I Made the Greatest Decision of My Life to Ask for Help
Around the ages of 6 to 8 I lived in a domestic and sexually abusive environment. For 10 years I was in silence, partly from my own brain blocking out memories for my survival, and partly me being terrified to speak my mind. I was truly blessed that my university offers free counseling services and one day I decided that my existence could be better than it currently was and that I no longer had to be silent.
I spent so many years normalizing my own depression, anxiety, and PTSD symptoms for the sake of keeping this mask of being a successful individual without baggage. At the age of 18 I made the greatest decision of my life to ask for help. I started individual and group therapy, both very beneficial to me in different ways. Individual therapy gave me a space to share things I never shared before and to understand the intricacies of the trauma response. Group therapy gave me forever friends and a support system that understands me completely.

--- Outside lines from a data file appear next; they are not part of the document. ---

--- config.mk ---
export PLATFORM = sky130hd
export DESIGN_NAME = regfile_scoreboard_flat
export DESIGN_NICKNAME = d
export VERILOG_FILES = /design/src/rtl/regfile_scoreboard_if.sv /design/src/rtl/regfile_scoreboard.sv /design/src/flat_wrapper.sv
export SDC_FILE = /design/constraint.sdc
export NUM_CORES = 1
export LEC_CHECK = 0
export ABC_AREA = 1
export CAP_MARGIN = 20
export CORE_MARGIN = 4
export CORE_UTILIZATION = 62
export CTS_CLUSTER_SIZE = 28
export DETAILED_ROUTE_END_ITERATION = 16
export PLACE_DENSITY = 0.87
export RECOVER_POWER = 50
export SYNTH_ARGS = -nofsm -noshare
export SYNTH_HDL_FRONTEND = slang
export SYNTH_SLANG_ARGS = --single-unit
--- constraint.sdc ---
create_clock -name clk -period 4 [get_ports clk]
set_input_delay 0.8 -clock clk [delete_from_list [all_inputs] [get_ports clk]]
set_output_delay 0.8 -clock clk [all_outputs]
set_load 0.01 [all_outputs]
--- src/rtl/regfile_scoreboard_if.sv ---
// regfile_scoreboard_if: bundles decode, execute-kill, write-back and
// scoreboard-output signals for the register-file scoreboard.
//   slave  : scoreboard side (consumes decode/execute/write-back, drives outputs)
//   master : pipeline side (drives decode/execute/write-back, reads outputs)
// Optional macro SCOREBOARD_PERF_EN adds two 32-bit performance counters.
interface regfile_scoreboard_if;
    logic        decode_i_valid;
    logic [4:0]  decode_i_rs1;
    logic        decode_i_rs1_used;
    logic [11:0] decode_i_rs2;
    logic        decode_i_rs2_used;
    logic [4:0]  decode_i_rd;
    logic        decode_i_rd_wen;
    logic        decode_i_is_csr;
    logic        execute_i_kill;
    logic [4:0]  execute_i_kill_rd;
    logic        execute_i_kill_rd_wen;
    logic        write_back_i_wb_reg_wen;
    logic [4:0]  write_back_i_wb_rd;
    logic [2:0]  write_back_i_wb_csr_sel;
    logic        scoreboard_o_stall;
    logic        scoreboard_o_issue;
    logic        scoreboard_o_idle;
`ifdef SCOREBOARD_PERF_EN
    logic [31:0] scoreboard_o_stall_cycles;
    logic [31:0] scoreboard_o_csr_drains;

    modport slave (
        input  decode_i_valid, decode_i_rs1, decode_i_rs1_used, decode_i_rs2,
               decode_i_rs2_used, decode_i_rd, decode_i_rd_wen, decode_i_is_csr,
               execute_i_kill, execute_i_kill_rd, execute_i_kill_rd_wen,
               write_back_i_wb_reg_wen, write_back_i_wb_rd, write_back_i_wb_csr_sel,
        output scoreboard_o_stall, scoreboard_o_issue, scoreboard_o_idle,
               scoreboard_o_stall_cycles, scoreboard_o_csr_drains
    );
    modport master (
        output decode_i_valid, decode_i_rs1, decode_i_rs1_used, decode_i_rs2,
               decode_i_rs2_used, decode_i_rd, decode_i_rd_wen, decode_i_is_csr,
               execute_i_kill, execute_i_kill_rd, execute_i_kill_rd_wen,
               write_back_i_wb_reg_wen, write_back_i_wb_rd, write_back_i_wb_csr_sel,
        input  scoreboard_o_stall, scoreboard_o_issue, scoreboard_o_idle,
               scoreboard_o_stall_cycles, scoreboard_o_csr_drains
    );
`else
    modport slave (
        input  decode_i_valid, decode_i_rs1, decode_i_rs1_used, decode_i_rs2,
               decode_i_rs2_used, decode_i_rd, decode_i_rd_wen, decode_i_is_csr,
               execute_i_kill, execute_i_kill_rd, execute_i_kill_rd_wen,
               write_back_i_wb_reg_wen, write_back_i_wb_rd, write_back_i_wb_csr_sel,
        output scoreboard_o_stall, scoreboard_o_issue, scoreboard_o_idle
    );
    modport master (
        output decode_i_valid, decode_i_rs1, decode_i_rs1_used, decode_i_rs2,
               decode_i_rs2_used, decode_i_rd, decode_i_rd_wen, decode_i_is_csr,
               execute_i_kill, execute_i_kill_rd, execute_i_kill_rd_wen,
               write_back_i_wb_reg_wen, write_back_i_wb_rd, write_back_i_wb_csr_sel,
        input  scoreboard_o_stall, scoreboard_o_issue, scoreboard_o_idle
    );
`endif
endinterface
[config.mk]
export PLATFORM = sky130hd
export DESIGN_NAME = addsub_pipe
export DESIGN_NICKNAME = d
export VERILOG_FILES = /design/src/rtl/addsub_pipe.sv
export SDC_FILE = /design/constraint.sdc
export NUM_CORES = 1
export LEC_CHECK = 0
export CAP_MARGIN = 20
export CORE_MARGIN = 5
export CORE_UTILIZATION = 39
export CTS_BUF_LIST = sky130_fd_sc_hd__clkbuf_8
export CTS_CLUSTER_SIZE = 12
export DETAILED_ROUTE_END_ITERATION = 10
export GPL_TIMING_DRIVEN = 0
export PLACE_DENSITY = 0.65
export SYNTH_ARGS = -nofsm -noshare
export SYNTH_HDL_FRONTEND = slang
export SYNTH_SLANG_ARGS = --single-unit
[constraint.sdc]
create_clock -name Clk -period 3.6 [get_ports Clk]
set_input_delay 0.72 -clock Clk [delete_from_list [all_inputs] [get_ports Clk]]
set_output_delay 0.72 -clock Clk [all_outputs]
set_load 0.005 [all_outputs]
### config.mk
export PLATFORM = sky130hd
export DESIGN_NAME = vga_sync_gen
export DESIGN_NICKNAME = d
export VERILOG_FILES = /design/src/rtl/vga_timing_pkg.sv /design/src/rtl/sync_delay.sv /design/src/rtl/vga_sync_gen.sv
export SDC_FILE = /design/constraint.sdc
export NUM_CORES = 1
export LEC_CHECK = 0
export CORE_ASPECT_RATIO = 0.8
export CORE_MARGIN = 1
export CORE_UTILIZATION = 55
export CTS_CLUSTER_DIAMETER = 50
export DETAILED_ROUTE_END_ITERATION = 6
export GPL_ROUTABILITY_DRIVEN = 0
export PLACE_DENSITY = 0.89
export SYNTH_ARGS = -nofsm -noshare
export SYNTH_HDL_FRONTEND = slang
export SYNTH_SLANG_ARGS = --single-unit
export TNS_END_PERCENT = 100
### constraint.sdc
create_clock -name clk -period 2.4 [get_ports clk]
set_input_delay 0.48 -clock clk [delete_from_list [all_inputs] [get_ports clk]]
set_output_delay 0.48 -clock clk [all_outputs]
set_load 0.03 [all_outputs]
### src/rtl/vga_timing_pkg.sv
// Default VGA 640x480@60 timing constants and the shared count width
// used by the frame-timing source and anything that consumes x/y.
package vga_timing_pkg;

    localparam int CNT_W  = 11;

    localparam int DEF_HD = 640;
    localparam int DEF_HF = 16;
    localparam int DEF_HB = 48;
    localparam int DEF_HR = 96;
    localparam int DEF_VD = 480;
    localparam int DEF_VF = 10;
    localparam int DEF_VB = 33;
    localparam int DEF_VR = 2;

    localparam int DEF_HT = DEF_HD + DEF_HF + DEF_HB + DEF_HR;
    localparam int DEF_VT = DEF_VD + DEF_VF + DEF_VB + DEF_VR;

endpackage

### src/rtl/sync_delay.sv
// N-stage, W-bit shift register with an async active-low reset that
// preloads every stage with rst_val; N=0 is a straight wire.
module sync_delay #(
    parameter int N = 2,
    parameter int W = 3
) (
    input  logic         clk,
    input  logic         rst_n,
    input  logic [W-1:0] rst_val,
    input  logic [W-1:0] din,
    output logic [W-1:0] dout
);

    generate
        if (N == 0) begin : g_wire
            logic unused_ctl;
            assign unused_ctl = ^{clk, rst_n, rst_val};
            assign dout = din;
        end else begin : g_dly
            logic [N-1:0][W-1:0] stage_q, stage_d;

            always_comb begin
                stage_d    = stage_q;
                stage_d[0] = din;
                for (int i = 1; i < N; i++) begin
                    stage_d[i] = stage_q[i-1];
                end
            end

            always_ff @(posedge clk or negedge rst_n) begin
                if (!rst_n) begin
                    stage_q <= {N{rst_val}};
                end else begin
                    stage_q <= stage_d;
                end
            end

            assign dout = stage_q[N-1];
        end
    endgenerate

endmodule

### src/rtl/vga_sync_gen.sv
// Frame-timing source: pixel-rate tick, global (x, y) counters, and
// hsync/vsync/video_on delayed to line up with the stream-core chain.
module vga_sync_gen
    import vga_timing_pkg::*;
#(
    parameter int CD       = 4,
    parameter int HD       = DEF_HD,
    parameter int HF       = DEF_HF,
    parameter int HB       = DEF_HB,
    parameter int HR       = DEF_HR,
    parameter int VD       = DEF_VD,
    parameter int VF       = DEF_VF,
    parameter int VB       = DEF_VB,
    parameter int VR       = DEF_VR,
    parameter int SYNC_DLY = 2
) (
    input  logic             clk,
    input  logic             reset,
    output logic [CNT_W-1:0] x,
    output logic [CNT_W-1:0] y,
    output logic             p_tick,
    output logic             frame_start,
    output logic             video_on_raw,
    output logic             hsync,
    output logic             vsync,
    output logic             video_on
);

    localparam int HT    = HD + HF + HB + HR;
    localparam int VT    = VD + VF + VB + VR;
    localparam int DIV_W = $clog2(CD);

    logic [DIV_W-1:0] div_cnt_q, div_cnt_d;
    logic [CNT_W-1:0] h_cnt_q, h_cnt_d;
    logic [CNT_W-1:0] v_cnt_q, v_cnt_d;
    logic             hs_raw_q, hs_raw_d;
    logic             vs_raw_q, vs_raw_d;

    assign p_tick       = (div_cnt_q == DIV_W'(CD - 1));
    assign x            = h_cnt_q;
    assign y            = v_cnt_q;
    assign video_on_raw = (h_cnt_q < CNT_W'(HD)) && (v_cnt_q < CNT_W'(VD));
    assign frame_start  = p_tick && (h_cnt_q == '0) && (v_cnt_q == '0);

    always_comb begin
        div_cnt_d = p_tick ? '0 : div_cnt_q + DIV_W'(1);
        h_cnt_d   = h_cnt_q;
        v_cnt_d   = v_cnt_q;
        if (p_tick) begin
            if (h_cnt_q == CNT_W'(HT - 1)) begin
                h_cnt_d = '0;
                v_cnt_d = (v_cnt_q == CNT_W'(VT - 1)) ? '0 : v_cnt_q + CNT_W'(1);
            end else begin
                h_cnt_d = h_cnt_q + CNT_W'(1);
            end
        end
        // Sync windows are decoded from the current counts, so the raw
        // sync flops trail x/y by one clock.
        hs_raw_d = !((h_cnt_q >= CNT_W'(HD + HF)) && (h_cnt_q < CNT_W'(HD + HF + HR)));
        vs_raw_d = !((v_cnt_q >= CNT_W'(VD + VF)) && (v_cnt_q < CNT_W'(VD + VF + VR)));
    end

    always_ff @(posedge clk or negedge reset) begin
        if (!reset) begin
            div_cnt_q <= '0;
            h_cnt_q   <= '0;
            v_cnt_q   <= '0;
            hs_raw_q  <= 1'b1;
            vs_raw_q  <= 1'b1;
        end else begin
            div_cnt_q <= div_cnt_d;
            h_cnt_q   <= h_cnt_d;
            v_cnt_q   <= v_cnt_d;
            hs_raw_q  <= hs_raw_d;
            vs_raw_q  <= vs_raw_d;
        end
    end

    sync_delay #(
        .N (SYNC_DLY),
        .W (3)
    ) u_sync_delay (
        .clk     (clk),
        .rst_n   (reset),
        .rst_val (3'b110),
        .din     ({hs_raw_q, vs_raw_q, video_on_raw}),
        .dout    ({hsync, vsync, video_on})
    );

endmodule

## Yosys cells after proc, flatten, opt, wreduce, memory -nomap -nowiden

Index checks and enable logic that the tools add are counted.

| operators by class | value |
|---|---|
| add/sub/neg operators | 3 |
| $lt $le $gt $ge | 6 |
| eq/ne operators | 3 |
| muxes and demuxes | 3 |
| reduce and logical (&&, ||, !) cells | 10 |

Operators with widths:

| kind | count |
|---|---|
| $add A11 B1 Y11 const B | 2 |
| $eq A11 B10 Y1 const B | 2 |
| $logic_not A11 Y1 | 2 |
| $lt A11 B10 Y1 const B | 2 |
| $lt A11 B9 Y1 const B | 2 |
| $mux W11 | 2 |
| $ge A11 B10 Y1 const B | 1 |
| $ge A11 B9 Y1 const B | 1 |
| $logic_and A1 B1 Y1 | 5 |
| $add A2 B1 Y2 const B | 1 |
| $eq A2 B2 Y1 const B | 1 |
| $logic_not A1 Y1 | 2 |
| $mux W2 | 1 |
| $reduce_and A2 Y1 | 1 |

| storage, ports and cells | value |
|---|---|
| bits in registers | 32 |
| input port bits | 2 |
| output and inout bits | 28 |
| word-level logic and storage cells | 32 |

## Logic depth before layout (Yosys ltp)

| logic depth | value |
|---|---|
| word-level depth | 3 |
| gate-level depth with buffers | 7 |
| mapped depth without buffers | 6 |

## Least setup slack after synthesis

OpenSTA, ideal clock, no wires.

| path | value |
|---|---|
| path type | register to output |
| start | reg div_cnt_q[0] |
| end | out frame_start |
| arrival time | 1.593 ns |
| required time | 1.920 ns |
| slack | 0.327 ns |
| cell stages (with the launch flop) | 6 |
| buffers on the path | 1 |
| cells stage by stage | dfrtp_1 ha_1 buf_2 nor3b_1 nand3_1 nor2_1 |

| between the ends | value |
|---|---|
| cells in the longest elaborated chain, start to end | 3 |

RTL lines:

| what | line | text |
|---|---|---|
| start: declaration | vga_sync_gen.sv:33 | `logic [DIV_W-1:0] div_cnt_q, div_cnt_d;` |
| start signal: assignment | vga_sync_gen.sv:71 | `div_cnt_q <= div_cnt_d;` |
| $eq A2 B2 Y1 | vga_sync_gen.sv:39 | `assign p_tick = (div_cnt_q == DIV_W'(CD - 1));` |
| via p_tick | vga_sync_gen.sv:21 | `output logic p_tick,` |
| $logic_and A1 B1 Y1 (2 in series) | vga_sync_gen.sv:43 | `assign frame_start = p_tick && (h_cnt_q == '0) && (v_cnt_q == '0);` |
| end: declaration | vga_sync_gen.sv:22 | `output logic frame_start,` |

The timed path passes the listed nets, and every way through them passes these cells.

## Worst setup path after layout

| path | value |
|---|---|
| start | reg div_cnt_q[0] |
| end | out p_tick |

| between the ends | value |
|---|---|
| cells in the longest elaborated chain, start to end | 1 |

RTL lines:

| what | line |
|---|---|
| $eq A2 B2 Y1 | vga_sync_gen.sv:39 |
| end: declaration | vga_sync_gen.sv:21 |

Every way passes these cells.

Along with these professional settings of healing I found my own comfort in yoga, journaling, and expressing my emotions in my art. Throughout my healing it has gotten worse before it has gotten better and there have been times of deep frustration. However, I’ll never regret my choice to start this process and owe the beautiful life I have to all these activities I choose to foster my personal growth.
Though my court case could always be opened, I have found my justice in proudly owning my title as a survivor along with being a full-time student, volunteer, and future physician and by supporting my community of survivors in whatever way I can. My hope to any survivor reading this is that you find whatever form of justice brings your soul to peace, that you don’t feel alone, that you recognize that healing is a process that doesn’t have a set time frame, you have the deepest compassion towards yourself, and that you know there are people in this world waiting to support you and believe you.